» **WHAT NEEDS TO BE DONE**
Set down exactly the lines of the records from the top to the line containing "cts_hold_repair_buffers = 0"; include both.

(Stored data)

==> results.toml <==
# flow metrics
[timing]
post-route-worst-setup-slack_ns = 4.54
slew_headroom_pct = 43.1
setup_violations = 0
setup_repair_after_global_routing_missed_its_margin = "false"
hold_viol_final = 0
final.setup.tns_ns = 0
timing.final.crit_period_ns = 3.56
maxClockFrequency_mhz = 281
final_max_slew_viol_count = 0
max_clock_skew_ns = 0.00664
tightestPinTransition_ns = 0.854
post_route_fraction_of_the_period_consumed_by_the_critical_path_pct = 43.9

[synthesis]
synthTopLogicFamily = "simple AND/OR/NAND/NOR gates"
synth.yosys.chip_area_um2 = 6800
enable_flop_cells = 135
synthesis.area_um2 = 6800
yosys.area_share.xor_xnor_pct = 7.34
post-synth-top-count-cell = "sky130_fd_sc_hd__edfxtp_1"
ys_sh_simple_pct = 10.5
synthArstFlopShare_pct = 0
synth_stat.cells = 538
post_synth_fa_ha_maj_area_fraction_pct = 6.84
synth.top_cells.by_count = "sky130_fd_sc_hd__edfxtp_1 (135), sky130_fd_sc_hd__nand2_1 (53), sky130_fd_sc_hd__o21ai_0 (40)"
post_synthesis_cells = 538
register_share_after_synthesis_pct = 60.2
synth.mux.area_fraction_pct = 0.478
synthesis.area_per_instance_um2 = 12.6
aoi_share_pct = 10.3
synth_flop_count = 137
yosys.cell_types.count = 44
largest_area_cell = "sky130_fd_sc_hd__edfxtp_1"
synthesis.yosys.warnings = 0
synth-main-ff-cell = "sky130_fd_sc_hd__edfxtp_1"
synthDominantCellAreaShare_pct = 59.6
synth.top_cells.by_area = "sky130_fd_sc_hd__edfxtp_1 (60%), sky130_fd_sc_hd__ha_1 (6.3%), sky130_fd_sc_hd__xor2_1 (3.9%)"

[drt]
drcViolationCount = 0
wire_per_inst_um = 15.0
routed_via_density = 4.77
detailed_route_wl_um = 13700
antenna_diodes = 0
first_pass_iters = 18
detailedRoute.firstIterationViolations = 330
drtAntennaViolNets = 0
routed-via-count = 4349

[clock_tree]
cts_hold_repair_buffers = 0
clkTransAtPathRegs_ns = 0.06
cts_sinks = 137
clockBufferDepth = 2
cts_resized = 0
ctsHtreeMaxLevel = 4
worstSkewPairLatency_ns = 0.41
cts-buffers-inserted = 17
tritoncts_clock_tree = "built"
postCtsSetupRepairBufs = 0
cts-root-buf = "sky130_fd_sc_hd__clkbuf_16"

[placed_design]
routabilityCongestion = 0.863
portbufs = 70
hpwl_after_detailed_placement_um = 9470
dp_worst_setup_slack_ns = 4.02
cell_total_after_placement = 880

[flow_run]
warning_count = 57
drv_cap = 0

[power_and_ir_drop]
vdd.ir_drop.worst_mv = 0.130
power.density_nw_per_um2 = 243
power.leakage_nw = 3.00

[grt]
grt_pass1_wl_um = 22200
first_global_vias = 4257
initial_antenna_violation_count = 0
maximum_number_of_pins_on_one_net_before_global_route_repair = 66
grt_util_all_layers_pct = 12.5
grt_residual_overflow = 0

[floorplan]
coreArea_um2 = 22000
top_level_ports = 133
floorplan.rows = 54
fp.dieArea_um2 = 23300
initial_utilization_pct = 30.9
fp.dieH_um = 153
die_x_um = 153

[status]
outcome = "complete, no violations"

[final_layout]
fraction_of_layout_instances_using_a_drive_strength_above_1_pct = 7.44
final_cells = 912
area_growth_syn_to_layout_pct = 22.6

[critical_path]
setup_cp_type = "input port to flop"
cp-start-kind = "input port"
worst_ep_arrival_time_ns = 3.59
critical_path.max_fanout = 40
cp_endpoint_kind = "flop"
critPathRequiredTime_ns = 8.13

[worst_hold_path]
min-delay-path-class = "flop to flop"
==> /design/flow/design.v <==
module sys_reset (
	RSTn, CLK, DOUT
);
input RSTn;
input CLK;
output DOUT;
reg [15:0]count;
wire count_up;
	always @(negedge RSTn or posedge CLK) begin
		if(~RSTn)
			count <= 16'h0000;
		else if(count_up==1'b0)
			count <= count + 1;
	end
	assign count_up = count[15];
	assign DOUT = ~count_up;
endmodule
==> /design/flow/run.sh <==
#!/bin/bash
# OpenROAD 26Q1-2900-gdf79404cd8, Yosys 0.63+post, stock flow scripts
make -C /OpenROAD-flow-scripts/flow DESIGN_CONFIG=/design/flow/config.mk WORK_HOME=/design/flow/orfs finish
==> /design/flow/config.mk <==
export PLATFORM = sky130hd
export DESIGN_NAME = sys_reset
export DESIGN_NICKNAME = sys_reset
export VERILOG_FILES = /design/flow/design.v
export SDC_FILE = /design/flow/constraint.sdc
export NUM_CORES = 4
export LEC_CHECK = 1
export CORE_AREA = 10 10 80 80
export DIE_AREA = 0 0 90 90
==> /design/flow/constraint.sdc <==
current_design sys_reset

set clk_period 2.1
set clk_io_pct 0.2

create_clock -name clk0 -period $clk_period [get_ports {CLK}]

set non_clock_inputs [all_inputs -no_clocks]
set_input_delay [expr $clk_period * $clk_io_pct] -clock clk0 $non_clock_inputs
set_output_delay [expr $clk_period * $clk_io_pct] -clock clk0 [all_outputs]
==> impl_metrics.tcl <==
# metrics dict for downstream scripts
set metrics [dict create \
    grt_max_degree 17 \
    met1_length_um 587 \
    final_common_cell "dfrtp_1" \
    synthArstFlopShare_pct 100 \
    pin_count 3 \
    wl_met3_um 60 \
    ys_top_cells_by_area "dfrtp_1 55%, xnor2_1 9.6%, xor2_1 7.2%" \
    clock_sinks 16 \
    cap_violations 0 \
    n_antenna_cell 0 \
    worst_pin_slew_ns 0.690 \
    cts_resized 0 \
    ys.flops 16 \
    critPathRequiredTime_ns 1.68 \
    tritoncts "done" \
    synth.avg_cell_area_um2 12.0 \
    die_h_um 90 \
    fin_cells 132 \
    slowest_delay_ns 0.48 \
    status "finished clean" \
    drt-initial-drc-count 8 \
    p_leak_uw 0.000392 \
    stdcell_area_um2 871 \
    gp_congestion 0.813 \
    dpl.cell_count 129 \
    synth_top_area_share_pct 54.6 \
    regMostFlops "count" \
    area_delta_synth_final_pct 18.8 \
    core_area_um2 4720 \
    totalNegativeSetupSlack_ns 0 \
    place_area_um2 830 \
    clk_pin_slew_ns 0.06 \
    path_cells "inv_1 -> clkdlybuf4s50_1" \
    crit_path_top_delay_cell "clkdlybuf4s50_1" \
    syn-instance-count 61 \
    io_buffers 2 \
    cts_buffers 3 \
    ir_worst_vdd_v 0.000466 \
    drt_pass1_iterations 3 \
    ys_cells 61 \
    finalHoldViolCount 0 \
    setup_violations 0 \
    finalWirelength_um 1110 \
    rsz0062_at_grt "false" \
    ys.flop_type "dfrtp_1" \
    dieArea_um2 8100 \
    grt_pass1_wl_um 2250 \
    yosys_area_um2 733 \
    cp-end-kind "output pin" \
    drtAntennaViolNets 0 \
    hp-class "register to register" \
    synth_area_um2 733 \
    top_regs "count: 16 flops" \
    drc_errors 0 \
    cts-root-buf "clkbuf_8" \
    grt_pass1_vias 513 \
    enable_flop_cells 0 \
    cp_top_family "buffers and inverters" \
    clkLatencyLatePin_ns 0.24 \
    yosysTopAreaCell "dfrtp_1" \
    clock_path_buffers 2 \
    largest_register_ffs 16 \
    fp.dieW_um 90 \
    avgViaCountPerCell 3.14 \
    postSynthSeqShare_pct 54.6 \
    yosys_warnings 1 \
    max_freq_mhz 592 \
    cp_max_fo 4 \
    post_cts_buffers 0 \
    power_uw 533 \
    startpoint_type "register" \
    grt_overflow 0 \
    antenna_found_initial 0 \
    finClkSkew_ns 0.000740 \
    lay_top_cells "16 x dfrtp_1, 8 x xnor2_1, 6 x nand2_1, 6 x xor2_1, 5 x nand3_1" \
    critPathBufInv 2 \
    path_class "register to output pin" \
    hpwl_um 859 \
    post-route-period-util_pct 80.5 \
    finalMaxSlewViolations 0 \
    synth.distinct_cells 20 \
    final_layout_size_suffix_gt1_share_pct 13.8 \
    grt_use_total_pct 3.18 \
    top_layer "met4" \
    critical_path_arrival_ns 1.27 \
    htreeDepth 1 \
    postCtsHoldBufs 0 \
    tool_warnings 25 \
    wl_met2_um 454 \
    slew-limit-headroom_pct 53.9 \
    std_cell_rows 25 \
    drt-wirelength-per-cell_um 8.42 \
    fp_util_pct 15.5 \
    vias 414 \
    pwr_density_cell_nw_per_um2 612 \
    fin_crit_ns 1.69 \
]
## routing by layer
layer / vias up / track usage, %
met2: 7 / 4.78
met5: - / 0
li1: 213 / -
met3: 2 / 1.34
met1: 192 / 4.30
met4: 0 / 0.398
<file path="/design/flow/design.v">
module RAM #(
    parameter MEM_WIDTH = 8,                    
    parameter MEM_DEPTH = 256,                  
    parameter ADDR_SIZE = $clog2(MEM_DEPTH)      
)(
    input [MEM_WIDTH-1:0] din,             
    input [ADDR_SIZE-1:0] addr_wr, addr_rd,  
    input                 wr_en,          
    input                 rd_en,          
    input                 clk,            
    input                 rst_n,          
    output reg [MEM_WIDTH-1:0] dout       
);
reg [MEM_WIDTH-1:0] mem [0:MEM_DEPTH-1];
always @(posedge clk or negedge rst_n) begin
    if (!rst_n) begin
        dout <= {MEM_WIDTH{1'b0}};   
    end
    else begin
        if (wr_en) 
            mem[addr_wr] <= din;   
        if (rd_en) 
            dout <= mem[addr_rd];   
    end
end
endmodule
</file>
<file path="/design/flow/run.sh">
#!/bin/bash
# OpenROAD 26Q1-2900-gdf79404cd8, Yosys 0.63+post, stock flow scripts
make -C /OpenROAD-flow-scripts/flow DESIGN_CONFIG=/design/flow/config.mk WORK_HOME=/design/flow/orfs finish
</file>
<file path="/design/flow/config.mk">
export PLATFORM = sky130hd
export DESIGN_NAME = RAM
export DESIGN_NICKNAME = RAM
export VERILOG_FILES = /design/flow/design.v
export SDC_FILE = /design/flow/constraint.sdc
export NUM_CORES = 4
export LEC_CHECK = 1
export CORE_UTILIZATION = 40
</file>
<file path="/design/flow/constraint.sdc">
current_design RAM

set clk_period 3.7
set clk_io_pct 0.2

create_clock -name clk0 -period $clk_period [get_ports {clk}]

set non_clock_inputs [all_inputs -no_clocks]
set_input_delay [expr $clk_period * $clk_io_pct] -clock clk0 $non_clock_inputs
set_output_delay [expr $clk_period * $clk_io_pct] -clock clk0 [all_outputs]
</file>
==> results.cfg <==
; synthesis and place-and-route metrics
[status]
outcome = complete, but fails checks
violations = capacitance limit, slew limit, setup timing

[synth]
seq_share_synth = 0.786
yosys_stat_chip_area_um2 = 78500
netlist_area_um2 = 78500
yosys_warnings = 2
synth_flop_count = 2056
synthDistinctLibCells = 68
syn_avg_cell_area_um2 = 16.3
synth-cells-yosys = 4828
async_reset_ff_frac = 0.00389
syn-instance-count = 4828
ff_type = sky130_fd_sc_hd__edfxtp_1
enable_flop_cells = 2048

[global_route]
via_count_of_the_first_global_routing_pass = 66793
grt_max_degree = 114
globalRouteOverflowTotal = 0
first_pass_grt_wire_length_um = 726000
antenna_found_initial = 77
grt_usage = 0.646

[floorplanning]
die-width_um = 445
floorplanUtilization = 0.403
placeableCoreArea_um2 = 195000
design.die.area_um2 = 198000
num_rows = 162
i_o_pin_count = 36
die.size.y_um = 445

[clock_network]
clkSinkCount = 2056
hold_buffers = 0
clkLatencyLatePin_ns = 0.91
clock-root-buffer = sky130_fd_sc_hd__clkbuf_16
cts_buffer_depth = 3
cts_buffers = 219
htreeDepth = 4
post-cts-setup-buffer-count = 0
clk_transition_reported_paths_ns = 0.06
cts_tree = built

[job]
openroad.warnings = 31
drv_cap = 1

[final_timing]
layout_worst_path_cycle_share = 1.06
worst_case_clock_skew_ns = 0.0402
post-route-min-period_ns = 3.91
final_hold_viol_count = 0
fin_tns_setup_ns = -1.09
rsz0062_at_grt = no
achievable-frequency_ghz = 0.256
finalSetupViolations = 8
max_slew_margin = -0.00813
worstMarginPinSlew_ns = 1.51
worst_slack_ns = -0.211
slew_violations = 3

[worst_setup_path]
buffering_stage_count_on_the_worst_path_with_inverters_included = 6
cp_top_family = AND-OR/OR-AND gates
timing.reg2reg.setup_slack_ns = -0.09
worstPathCellList = clkbuf_4 -> buf_12 -> buf_4 -> nor4bb_4 -> buf_4 -> buf_12 -> a22o_1 -> a221oi_1 -> o22ai_1 -> nor4_1 -> buf_4 -> nand4_1 -> or3_1 -> a31o_1
max_stage_delay_ns = 0.87
critical_path_peak_fanout = 19
worstSetupStartpointType = input pin
timing_worst_setup_path_type = in -> reg
critical_path_required_ns = 4.51
critPathArrivalTime_ns = 4.72
worstSetupEndpointType = register
slowest_stage = sky130_fd_sc_hd__o22ai_1
critical-path-top-cell-by-count = sky130_fd_sc_hd__buf_4

[route]
remaining_drc_errors = 0
violation_count_after_the_first_detailed_route_iteration = 9158
via_per_inst = 7.42
routed_wl_um = 582000
detailroute.via_count = 68464
drt_pass1_iterations = 8
antenna_violating_nets_post_route = 0
route.detailed.wl_per_inst_um = 63.1

[place]
dpl-instance-area_um2 = 96200
post-dp-hpwl_um = 424000
placed_cells = 8713
global_placer_s_final_weighted_congestion = 1.25
buffer_ports.inserted = 35

[pwr]
totalPowerFinal_w = 0.0509
power.density_nw_per_um2 = 491
worst_ir_drop_vdd_uv = 510
power.static_leakage_nw = 34.8

[cells_and_area]
area_growth_syn_to_layout_pct = 32.2
layout_top_cell_excl_fill_tap = sky130_fd_sc_hd__edfxtp_1
finalNonFillerCells = 9226
layout.filler_cells = 15755
mostFrequentLayoutCells = 2048 x sky130_fd_sc_hd__edfxtp_1, 1353 x sky130_fd_sc_hd__buf_4, 422 x sky130_fd_sc_hd__a22oi_1
drive_above_1_share = 0.313
postLayoutCellArea_um2 = 104000

[worst_hold_path]
min-delay-path-class = in -> async
==> sequential cells by signal, summed over array words and instances (netlist names) <==
register,count
mem,2048
dout,8
==> kinds of logic after synthesis <==
kind of cell	count (synthesis)	share of synthesized area
flip-flops	2056	0.786
XOR/XNOR	2	0.000223
AND/OR/NAND/NOR	1235	0.0812
buffers and inverters	394	0.0211
AND-OR/OR-AND	1137	0.111
multiplexers	4	0.000510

» **PROBLEM SOLUTION**
==> results.toml <==
# flow metrics
[timing]
post-route-worst-setup-slack_ns = 4.54
slew_headroom_pct = 43.1
setup_violations = 0
setup_repair_after_global_routing_missed_its_margin = "false"
hold_viol_final = 0
final.setup.tns_ns = 0
timing.final.crit_period_ns = 3.56
maxClockFrequency_mhz = 281
final_max_slew_viol_count = 0
max_clock_skew_ns = 0.00664
tightestPinTransition_ns = 0.854
post_route_fraction_of_the_period_consumed_by_the_critical_path_pct = 43.9

[synthesis]
synthTopLogicFamily = "simple AND/OR/NAND/NOR gates"
synth.yosys.chip_area_um2 = 6800
enable_flop_cells = 135
synthesis.area_um2 = 6800
yosys.area_share.xor_xnor_pct = 7.34
post-synth-top-count-cell = "sky130_fd_sc_hd__edfxtp_1"
ys_sh_simple_pct = 10.5
synthArstFlopShare_pct = 0
synth_stat.cells = 538
post_synth_fa_ha_maj_area_fraction_pct = 6.84
synth.top_cells.by_count = "sky130_fd_sc_hd__edfxtp_1 (135), sky130_fd_sc_hd__nand2_1 (53), sky130_fd_sc_hd__o21ai_0 (40)"
post_synthesis_cells = 538
register_share_after_synthesis_pct = 60.2
synth.mux.area_fraction_pct = 0.478
synthesis.area_per_instance_um2 = 12.6
aoi_share_pct = 10.3
synth_flop_count = 137
yosys.cell_types.count = 44
largest_area_cell = "sky130_fd_sc_hd__edfxtp_1"
synthesis.yosys.warnings = 0
synth-main-ff-cell = "sky130_fd_sc_hd__edfxtp_1"
synthDominantCellAreaShare_pct = 59.6
synth.top_cells.by_area = "sky130_fd_sc_hd__edfxtp_1 (60%), sky130_fd_sc_hd__ha_1 (6.3%), sky130_fd_sc_hd__xor2_1 (3.9%)"

[drt]
drcViolationCount = 0
wire_per_inst_um = 15.0
routed_via_density = 4.77
detailed_route_wl_um = 13700
antenna_diodes = 0
first_pass_iters = 18
detailedRoute.firstIterationViolations = 330
drtAntennaViolNets = 0
routed-via-count = 4349

[clock_tree]
cts_hold_repair_buffers = 0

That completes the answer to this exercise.